**The problem:** An exact copy of the lines from the one containing "8.547 | 0 |" through the final line of the records is the only acceptable answer.

(Stored data entries)

=== Section Start ===

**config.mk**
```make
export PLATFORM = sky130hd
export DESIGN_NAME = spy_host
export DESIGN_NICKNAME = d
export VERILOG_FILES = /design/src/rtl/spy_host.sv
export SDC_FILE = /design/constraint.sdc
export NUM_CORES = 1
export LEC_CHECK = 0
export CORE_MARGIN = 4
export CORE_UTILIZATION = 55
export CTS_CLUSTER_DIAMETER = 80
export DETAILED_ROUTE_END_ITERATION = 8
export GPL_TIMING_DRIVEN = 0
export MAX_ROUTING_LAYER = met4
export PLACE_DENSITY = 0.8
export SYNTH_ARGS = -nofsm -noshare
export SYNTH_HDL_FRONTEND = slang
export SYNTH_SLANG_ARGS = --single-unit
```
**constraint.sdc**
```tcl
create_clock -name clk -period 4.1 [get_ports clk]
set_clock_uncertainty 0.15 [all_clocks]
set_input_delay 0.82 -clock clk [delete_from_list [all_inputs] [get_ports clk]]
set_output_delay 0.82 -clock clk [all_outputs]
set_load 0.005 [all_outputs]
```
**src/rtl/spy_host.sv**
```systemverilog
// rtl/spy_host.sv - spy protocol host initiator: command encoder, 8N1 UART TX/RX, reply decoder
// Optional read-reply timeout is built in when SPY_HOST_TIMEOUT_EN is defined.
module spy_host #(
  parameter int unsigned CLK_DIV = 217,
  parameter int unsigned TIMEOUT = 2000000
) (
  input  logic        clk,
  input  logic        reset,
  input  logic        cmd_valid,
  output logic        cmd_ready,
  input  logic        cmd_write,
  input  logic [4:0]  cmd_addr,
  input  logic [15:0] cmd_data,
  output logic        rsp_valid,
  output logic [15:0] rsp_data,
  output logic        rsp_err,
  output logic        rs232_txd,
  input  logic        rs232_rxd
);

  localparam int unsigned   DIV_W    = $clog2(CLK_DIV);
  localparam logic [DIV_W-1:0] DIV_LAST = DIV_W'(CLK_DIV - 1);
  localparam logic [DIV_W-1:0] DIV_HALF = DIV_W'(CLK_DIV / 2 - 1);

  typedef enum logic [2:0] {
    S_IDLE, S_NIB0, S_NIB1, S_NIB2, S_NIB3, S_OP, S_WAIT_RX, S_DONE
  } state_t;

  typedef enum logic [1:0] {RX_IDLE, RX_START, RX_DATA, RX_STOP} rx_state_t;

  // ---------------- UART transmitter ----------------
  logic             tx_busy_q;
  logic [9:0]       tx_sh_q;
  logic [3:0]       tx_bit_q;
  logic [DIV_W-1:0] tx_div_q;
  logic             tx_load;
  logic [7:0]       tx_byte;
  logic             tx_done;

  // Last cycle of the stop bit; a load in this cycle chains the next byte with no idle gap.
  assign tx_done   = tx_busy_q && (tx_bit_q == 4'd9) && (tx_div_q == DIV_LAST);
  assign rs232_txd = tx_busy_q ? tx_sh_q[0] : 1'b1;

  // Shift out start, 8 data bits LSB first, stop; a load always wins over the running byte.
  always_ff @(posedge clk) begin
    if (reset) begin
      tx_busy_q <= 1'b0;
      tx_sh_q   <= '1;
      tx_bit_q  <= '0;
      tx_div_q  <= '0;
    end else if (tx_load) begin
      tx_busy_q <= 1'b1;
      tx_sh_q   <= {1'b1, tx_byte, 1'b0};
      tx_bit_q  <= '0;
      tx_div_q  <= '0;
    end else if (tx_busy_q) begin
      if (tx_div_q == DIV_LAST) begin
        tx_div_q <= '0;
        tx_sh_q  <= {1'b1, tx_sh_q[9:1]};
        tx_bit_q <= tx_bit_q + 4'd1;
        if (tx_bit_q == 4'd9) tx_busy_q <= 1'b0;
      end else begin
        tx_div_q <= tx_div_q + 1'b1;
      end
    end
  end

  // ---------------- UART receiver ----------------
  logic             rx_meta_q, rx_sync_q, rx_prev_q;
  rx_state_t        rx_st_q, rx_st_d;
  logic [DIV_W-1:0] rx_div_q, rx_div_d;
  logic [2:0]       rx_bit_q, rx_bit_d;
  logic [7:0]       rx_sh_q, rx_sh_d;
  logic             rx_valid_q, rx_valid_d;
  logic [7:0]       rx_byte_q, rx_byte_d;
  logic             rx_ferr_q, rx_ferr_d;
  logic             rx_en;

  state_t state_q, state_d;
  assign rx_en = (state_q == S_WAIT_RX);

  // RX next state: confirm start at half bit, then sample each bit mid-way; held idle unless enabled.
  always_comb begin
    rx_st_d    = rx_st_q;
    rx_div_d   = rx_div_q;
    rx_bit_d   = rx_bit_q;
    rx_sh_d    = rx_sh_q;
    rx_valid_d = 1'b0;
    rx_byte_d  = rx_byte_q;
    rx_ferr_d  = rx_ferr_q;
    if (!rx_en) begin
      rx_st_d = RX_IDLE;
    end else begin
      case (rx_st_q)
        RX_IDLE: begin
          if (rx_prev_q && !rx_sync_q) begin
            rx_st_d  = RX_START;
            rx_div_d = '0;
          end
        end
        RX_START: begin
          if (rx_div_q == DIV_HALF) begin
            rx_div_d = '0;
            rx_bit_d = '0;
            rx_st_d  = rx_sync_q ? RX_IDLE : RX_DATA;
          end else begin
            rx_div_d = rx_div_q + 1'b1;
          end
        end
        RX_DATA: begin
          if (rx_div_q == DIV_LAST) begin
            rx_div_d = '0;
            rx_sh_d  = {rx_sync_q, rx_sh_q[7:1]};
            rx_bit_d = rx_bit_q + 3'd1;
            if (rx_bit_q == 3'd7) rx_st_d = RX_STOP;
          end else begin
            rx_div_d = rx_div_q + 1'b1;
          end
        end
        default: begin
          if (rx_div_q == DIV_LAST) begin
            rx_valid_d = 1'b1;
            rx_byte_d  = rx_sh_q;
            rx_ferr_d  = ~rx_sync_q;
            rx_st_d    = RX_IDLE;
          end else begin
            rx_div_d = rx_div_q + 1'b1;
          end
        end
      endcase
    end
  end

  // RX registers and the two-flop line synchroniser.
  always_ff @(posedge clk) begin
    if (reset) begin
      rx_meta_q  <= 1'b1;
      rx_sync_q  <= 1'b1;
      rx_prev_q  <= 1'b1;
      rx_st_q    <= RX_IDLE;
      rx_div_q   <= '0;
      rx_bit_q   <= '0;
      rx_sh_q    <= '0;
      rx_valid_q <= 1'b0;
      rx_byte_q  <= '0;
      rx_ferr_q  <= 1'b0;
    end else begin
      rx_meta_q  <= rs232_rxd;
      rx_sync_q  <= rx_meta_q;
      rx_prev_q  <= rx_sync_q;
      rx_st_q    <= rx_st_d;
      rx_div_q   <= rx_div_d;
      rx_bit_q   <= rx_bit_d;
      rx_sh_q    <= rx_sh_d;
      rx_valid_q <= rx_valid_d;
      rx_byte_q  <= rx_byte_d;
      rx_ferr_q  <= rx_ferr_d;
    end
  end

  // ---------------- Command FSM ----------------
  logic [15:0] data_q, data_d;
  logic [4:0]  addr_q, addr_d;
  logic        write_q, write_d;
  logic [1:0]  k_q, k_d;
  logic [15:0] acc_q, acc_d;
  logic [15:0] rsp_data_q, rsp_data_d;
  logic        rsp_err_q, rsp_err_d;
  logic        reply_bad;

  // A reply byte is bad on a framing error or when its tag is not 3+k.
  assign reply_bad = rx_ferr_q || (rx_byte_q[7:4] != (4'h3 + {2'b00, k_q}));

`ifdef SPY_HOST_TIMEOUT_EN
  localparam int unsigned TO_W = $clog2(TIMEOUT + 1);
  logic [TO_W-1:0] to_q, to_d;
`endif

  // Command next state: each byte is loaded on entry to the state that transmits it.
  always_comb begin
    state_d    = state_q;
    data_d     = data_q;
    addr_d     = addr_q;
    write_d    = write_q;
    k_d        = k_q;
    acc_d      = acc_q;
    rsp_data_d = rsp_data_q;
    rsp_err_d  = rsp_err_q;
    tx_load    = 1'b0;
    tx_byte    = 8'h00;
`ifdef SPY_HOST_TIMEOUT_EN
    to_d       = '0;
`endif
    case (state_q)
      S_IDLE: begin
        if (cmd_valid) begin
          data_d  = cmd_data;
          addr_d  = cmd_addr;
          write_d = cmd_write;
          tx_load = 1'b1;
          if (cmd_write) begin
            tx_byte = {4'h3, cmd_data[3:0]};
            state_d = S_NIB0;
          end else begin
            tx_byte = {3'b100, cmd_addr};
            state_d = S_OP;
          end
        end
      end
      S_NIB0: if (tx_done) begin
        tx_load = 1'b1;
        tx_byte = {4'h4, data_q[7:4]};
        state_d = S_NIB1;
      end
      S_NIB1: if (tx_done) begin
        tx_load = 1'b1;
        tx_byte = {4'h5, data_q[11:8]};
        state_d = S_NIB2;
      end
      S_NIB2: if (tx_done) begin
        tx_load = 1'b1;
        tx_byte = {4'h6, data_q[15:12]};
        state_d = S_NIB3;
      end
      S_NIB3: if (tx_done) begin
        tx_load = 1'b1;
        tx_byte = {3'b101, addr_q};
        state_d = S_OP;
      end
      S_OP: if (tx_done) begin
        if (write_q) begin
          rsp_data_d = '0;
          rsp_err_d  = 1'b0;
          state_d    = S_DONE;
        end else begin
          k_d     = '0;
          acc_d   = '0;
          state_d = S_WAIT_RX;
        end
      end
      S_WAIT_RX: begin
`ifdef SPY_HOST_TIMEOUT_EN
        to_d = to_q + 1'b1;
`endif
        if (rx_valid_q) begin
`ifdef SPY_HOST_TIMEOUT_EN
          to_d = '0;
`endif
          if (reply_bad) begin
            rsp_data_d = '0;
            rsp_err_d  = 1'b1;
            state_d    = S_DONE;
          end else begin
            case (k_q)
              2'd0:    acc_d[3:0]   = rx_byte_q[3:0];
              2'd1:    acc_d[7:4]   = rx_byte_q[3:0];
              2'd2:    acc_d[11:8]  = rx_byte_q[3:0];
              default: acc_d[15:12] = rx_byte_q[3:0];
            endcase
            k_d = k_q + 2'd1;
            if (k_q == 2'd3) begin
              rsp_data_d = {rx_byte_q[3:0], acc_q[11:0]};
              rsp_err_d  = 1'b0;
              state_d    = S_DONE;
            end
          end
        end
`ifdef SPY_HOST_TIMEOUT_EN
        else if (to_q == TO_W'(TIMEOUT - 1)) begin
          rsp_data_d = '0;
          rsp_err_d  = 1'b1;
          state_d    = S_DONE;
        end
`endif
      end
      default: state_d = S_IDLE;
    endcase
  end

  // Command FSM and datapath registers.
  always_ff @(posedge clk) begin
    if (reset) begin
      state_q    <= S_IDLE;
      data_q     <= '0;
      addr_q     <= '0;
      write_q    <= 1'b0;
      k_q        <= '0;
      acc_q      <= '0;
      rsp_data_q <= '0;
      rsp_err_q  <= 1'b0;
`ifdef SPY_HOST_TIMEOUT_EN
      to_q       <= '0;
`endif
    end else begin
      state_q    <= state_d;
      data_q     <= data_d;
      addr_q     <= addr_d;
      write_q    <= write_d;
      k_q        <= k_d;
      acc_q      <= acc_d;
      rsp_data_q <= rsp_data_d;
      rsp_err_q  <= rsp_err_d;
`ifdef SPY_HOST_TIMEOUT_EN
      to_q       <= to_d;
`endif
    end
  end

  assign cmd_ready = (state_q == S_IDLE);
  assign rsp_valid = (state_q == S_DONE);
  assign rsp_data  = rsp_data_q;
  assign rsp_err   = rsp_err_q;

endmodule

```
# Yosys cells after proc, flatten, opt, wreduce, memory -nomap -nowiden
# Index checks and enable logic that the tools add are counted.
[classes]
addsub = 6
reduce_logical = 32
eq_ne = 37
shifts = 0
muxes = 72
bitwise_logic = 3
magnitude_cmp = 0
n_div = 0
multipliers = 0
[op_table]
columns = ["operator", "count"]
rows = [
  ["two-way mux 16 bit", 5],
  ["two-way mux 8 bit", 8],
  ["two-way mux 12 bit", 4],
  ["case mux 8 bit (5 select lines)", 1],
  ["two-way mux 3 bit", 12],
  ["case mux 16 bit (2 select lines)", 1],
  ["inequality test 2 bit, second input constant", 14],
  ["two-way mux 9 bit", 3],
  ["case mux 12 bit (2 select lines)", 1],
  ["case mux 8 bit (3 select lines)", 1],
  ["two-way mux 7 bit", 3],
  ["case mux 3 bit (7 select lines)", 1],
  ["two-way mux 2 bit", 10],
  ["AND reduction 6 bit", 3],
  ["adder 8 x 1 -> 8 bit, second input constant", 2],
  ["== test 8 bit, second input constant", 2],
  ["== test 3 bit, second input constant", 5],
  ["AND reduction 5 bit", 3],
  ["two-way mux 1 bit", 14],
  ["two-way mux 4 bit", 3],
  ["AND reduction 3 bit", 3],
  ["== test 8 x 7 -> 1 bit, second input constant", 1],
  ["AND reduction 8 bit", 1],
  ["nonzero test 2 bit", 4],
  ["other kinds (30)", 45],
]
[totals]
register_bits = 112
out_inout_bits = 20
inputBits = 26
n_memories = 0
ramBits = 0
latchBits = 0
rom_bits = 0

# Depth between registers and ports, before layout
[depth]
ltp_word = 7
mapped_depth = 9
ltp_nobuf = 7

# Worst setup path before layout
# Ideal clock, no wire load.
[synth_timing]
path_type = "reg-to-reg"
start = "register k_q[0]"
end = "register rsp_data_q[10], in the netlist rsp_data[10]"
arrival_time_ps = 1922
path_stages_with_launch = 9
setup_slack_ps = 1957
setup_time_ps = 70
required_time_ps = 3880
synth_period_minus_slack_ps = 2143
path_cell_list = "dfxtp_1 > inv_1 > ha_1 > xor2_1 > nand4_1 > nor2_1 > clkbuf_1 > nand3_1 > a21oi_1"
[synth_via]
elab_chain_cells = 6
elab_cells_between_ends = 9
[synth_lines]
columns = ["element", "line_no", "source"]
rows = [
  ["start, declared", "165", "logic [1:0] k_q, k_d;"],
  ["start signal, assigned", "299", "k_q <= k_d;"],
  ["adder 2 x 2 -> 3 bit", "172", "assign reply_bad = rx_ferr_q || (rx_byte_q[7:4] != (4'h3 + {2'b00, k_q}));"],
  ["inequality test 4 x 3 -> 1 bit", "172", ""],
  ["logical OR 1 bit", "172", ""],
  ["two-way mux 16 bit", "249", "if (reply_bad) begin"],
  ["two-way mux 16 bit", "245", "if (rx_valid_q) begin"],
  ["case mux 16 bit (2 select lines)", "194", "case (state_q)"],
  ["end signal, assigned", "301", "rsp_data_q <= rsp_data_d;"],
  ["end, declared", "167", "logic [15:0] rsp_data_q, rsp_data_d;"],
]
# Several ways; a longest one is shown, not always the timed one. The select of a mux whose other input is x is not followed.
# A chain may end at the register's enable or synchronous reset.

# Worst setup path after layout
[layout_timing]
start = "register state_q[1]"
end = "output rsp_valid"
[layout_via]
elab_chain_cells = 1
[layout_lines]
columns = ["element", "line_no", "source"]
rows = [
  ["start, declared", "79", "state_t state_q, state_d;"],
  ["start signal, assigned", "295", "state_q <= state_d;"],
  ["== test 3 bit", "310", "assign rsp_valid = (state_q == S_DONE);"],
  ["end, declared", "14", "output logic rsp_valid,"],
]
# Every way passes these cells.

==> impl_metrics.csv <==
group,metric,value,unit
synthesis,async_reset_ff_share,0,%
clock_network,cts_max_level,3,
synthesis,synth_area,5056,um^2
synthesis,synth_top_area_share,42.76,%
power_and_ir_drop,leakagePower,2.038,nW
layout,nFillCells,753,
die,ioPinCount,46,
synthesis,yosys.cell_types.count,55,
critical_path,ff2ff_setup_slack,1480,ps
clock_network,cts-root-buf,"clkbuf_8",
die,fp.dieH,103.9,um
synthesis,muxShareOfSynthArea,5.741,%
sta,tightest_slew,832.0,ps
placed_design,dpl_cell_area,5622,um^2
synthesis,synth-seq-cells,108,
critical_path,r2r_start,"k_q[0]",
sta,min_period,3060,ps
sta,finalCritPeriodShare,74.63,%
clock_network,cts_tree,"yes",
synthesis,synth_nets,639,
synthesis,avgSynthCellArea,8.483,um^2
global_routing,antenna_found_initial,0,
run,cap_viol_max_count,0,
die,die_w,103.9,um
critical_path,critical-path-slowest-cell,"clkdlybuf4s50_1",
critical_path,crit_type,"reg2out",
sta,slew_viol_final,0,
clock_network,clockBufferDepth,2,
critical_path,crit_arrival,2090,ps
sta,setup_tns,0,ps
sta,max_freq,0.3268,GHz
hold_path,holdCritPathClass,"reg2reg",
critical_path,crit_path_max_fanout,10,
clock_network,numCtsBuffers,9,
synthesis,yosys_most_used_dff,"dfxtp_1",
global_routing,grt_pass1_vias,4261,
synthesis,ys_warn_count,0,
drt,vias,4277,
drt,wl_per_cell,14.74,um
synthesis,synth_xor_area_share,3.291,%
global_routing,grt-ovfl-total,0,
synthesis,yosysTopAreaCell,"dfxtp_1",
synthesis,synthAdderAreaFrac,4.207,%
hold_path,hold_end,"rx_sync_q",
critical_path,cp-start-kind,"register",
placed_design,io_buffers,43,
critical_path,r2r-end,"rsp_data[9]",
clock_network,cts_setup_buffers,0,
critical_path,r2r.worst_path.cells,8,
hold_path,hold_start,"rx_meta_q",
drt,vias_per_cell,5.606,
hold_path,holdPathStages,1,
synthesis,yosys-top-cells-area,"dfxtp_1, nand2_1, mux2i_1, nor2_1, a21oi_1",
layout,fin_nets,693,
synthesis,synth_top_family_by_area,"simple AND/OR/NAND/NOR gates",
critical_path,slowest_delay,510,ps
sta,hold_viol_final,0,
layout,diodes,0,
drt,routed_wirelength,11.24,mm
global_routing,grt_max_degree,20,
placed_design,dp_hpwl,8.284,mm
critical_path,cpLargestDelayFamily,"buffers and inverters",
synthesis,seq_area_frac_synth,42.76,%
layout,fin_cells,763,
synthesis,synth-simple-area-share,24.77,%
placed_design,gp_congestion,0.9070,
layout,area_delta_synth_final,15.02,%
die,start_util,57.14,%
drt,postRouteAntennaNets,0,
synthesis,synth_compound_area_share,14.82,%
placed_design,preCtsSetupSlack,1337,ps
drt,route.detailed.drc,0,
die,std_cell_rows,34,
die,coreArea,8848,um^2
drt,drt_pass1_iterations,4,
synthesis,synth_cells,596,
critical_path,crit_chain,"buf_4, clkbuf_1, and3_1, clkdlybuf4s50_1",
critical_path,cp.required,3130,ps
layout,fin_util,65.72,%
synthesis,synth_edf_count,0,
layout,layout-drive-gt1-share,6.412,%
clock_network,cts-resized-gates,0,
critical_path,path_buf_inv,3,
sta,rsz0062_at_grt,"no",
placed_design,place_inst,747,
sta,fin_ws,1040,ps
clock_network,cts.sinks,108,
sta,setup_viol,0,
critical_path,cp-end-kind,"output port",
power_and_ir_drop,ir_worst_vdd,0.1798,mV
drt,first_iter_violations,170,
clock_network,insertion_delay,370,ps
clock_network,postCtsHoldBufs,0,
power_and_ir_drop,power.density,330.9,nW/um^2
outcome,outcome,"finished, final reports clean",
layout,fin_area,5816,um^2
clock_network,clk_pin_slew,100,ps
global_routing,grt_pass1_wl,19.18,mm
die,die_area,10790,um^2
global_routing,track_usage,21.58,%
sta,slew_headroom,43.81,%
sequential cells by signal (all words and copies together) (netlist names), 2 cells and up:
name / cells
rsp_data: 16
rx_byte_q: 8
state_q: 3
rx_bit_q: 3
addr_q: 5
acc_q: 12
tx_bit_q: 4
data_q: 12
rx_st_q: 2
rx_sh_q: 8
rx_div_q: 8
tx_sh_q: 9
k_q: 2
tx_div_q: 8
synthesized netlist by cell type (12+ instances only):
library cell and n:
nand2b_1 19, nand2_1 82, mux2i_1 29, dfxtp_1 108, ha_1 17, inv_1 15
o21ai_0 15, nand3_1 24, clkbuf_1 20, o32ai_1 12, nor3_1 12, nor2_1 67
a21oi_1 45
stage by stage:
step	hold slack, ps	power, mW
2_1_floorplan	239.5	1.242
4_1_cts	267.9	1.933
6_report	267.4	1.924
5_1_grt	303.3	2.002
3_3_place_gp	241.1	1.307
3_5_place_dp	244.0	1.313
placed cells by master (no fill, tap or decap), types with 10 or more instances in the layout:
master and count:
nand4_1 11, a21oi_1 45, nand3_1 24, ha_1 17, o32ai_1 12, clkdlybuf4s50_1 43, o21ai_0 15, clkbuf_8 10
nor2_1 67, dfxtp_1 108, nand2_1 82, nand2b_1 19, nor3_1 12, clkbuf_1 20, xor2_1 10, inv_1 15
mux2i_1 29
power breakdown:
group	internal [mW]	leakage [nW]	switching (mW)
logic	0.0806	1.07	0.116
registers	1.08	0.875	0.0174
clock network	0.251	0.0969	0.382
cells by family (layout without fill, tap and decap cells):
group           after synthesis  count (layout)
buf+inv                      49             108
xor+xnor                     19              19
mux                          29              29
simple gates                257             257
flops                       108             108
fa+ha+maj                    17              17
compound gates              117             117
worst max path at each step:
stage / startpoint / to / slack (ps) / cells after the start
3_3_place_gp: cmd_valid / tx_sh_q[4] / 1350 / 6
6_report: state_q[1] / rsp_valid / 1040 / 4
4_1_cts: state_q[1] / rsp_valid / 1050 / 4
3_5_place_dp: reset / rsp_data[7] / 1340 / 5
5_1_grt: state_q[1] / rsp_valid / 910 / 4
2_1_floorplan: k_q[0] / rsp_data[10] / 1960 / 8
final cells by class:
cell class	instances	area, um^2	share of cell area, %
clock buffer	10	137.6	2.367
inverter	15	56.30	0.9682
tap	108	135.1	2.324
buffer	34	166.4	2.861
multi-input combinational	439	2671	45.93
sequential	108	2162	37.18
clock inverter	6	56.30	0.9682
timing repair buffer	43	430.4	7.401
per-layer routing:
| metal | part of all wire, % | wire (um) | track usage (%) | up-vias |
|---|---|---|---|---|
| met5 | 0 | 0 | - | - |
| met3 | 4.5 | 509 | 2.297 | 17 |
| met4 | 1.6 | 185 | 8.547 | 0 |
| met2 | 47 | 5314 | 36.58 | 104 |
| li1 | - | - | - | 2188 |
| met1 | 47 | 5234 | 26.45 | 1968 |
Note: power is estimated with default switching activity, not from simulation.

=== Section End ===

**Result of this task:**
| met4 | 1.6 | 185 | 8.547 | 0 |
| met2 | 47 | 5314 | 36.58 | 104 |
| li1 | - | - | - | 2188 |
| met1 | 47 | 5234 | 26.45 | 1968 |
Note: power is estimated with default switching activity, not from simulation.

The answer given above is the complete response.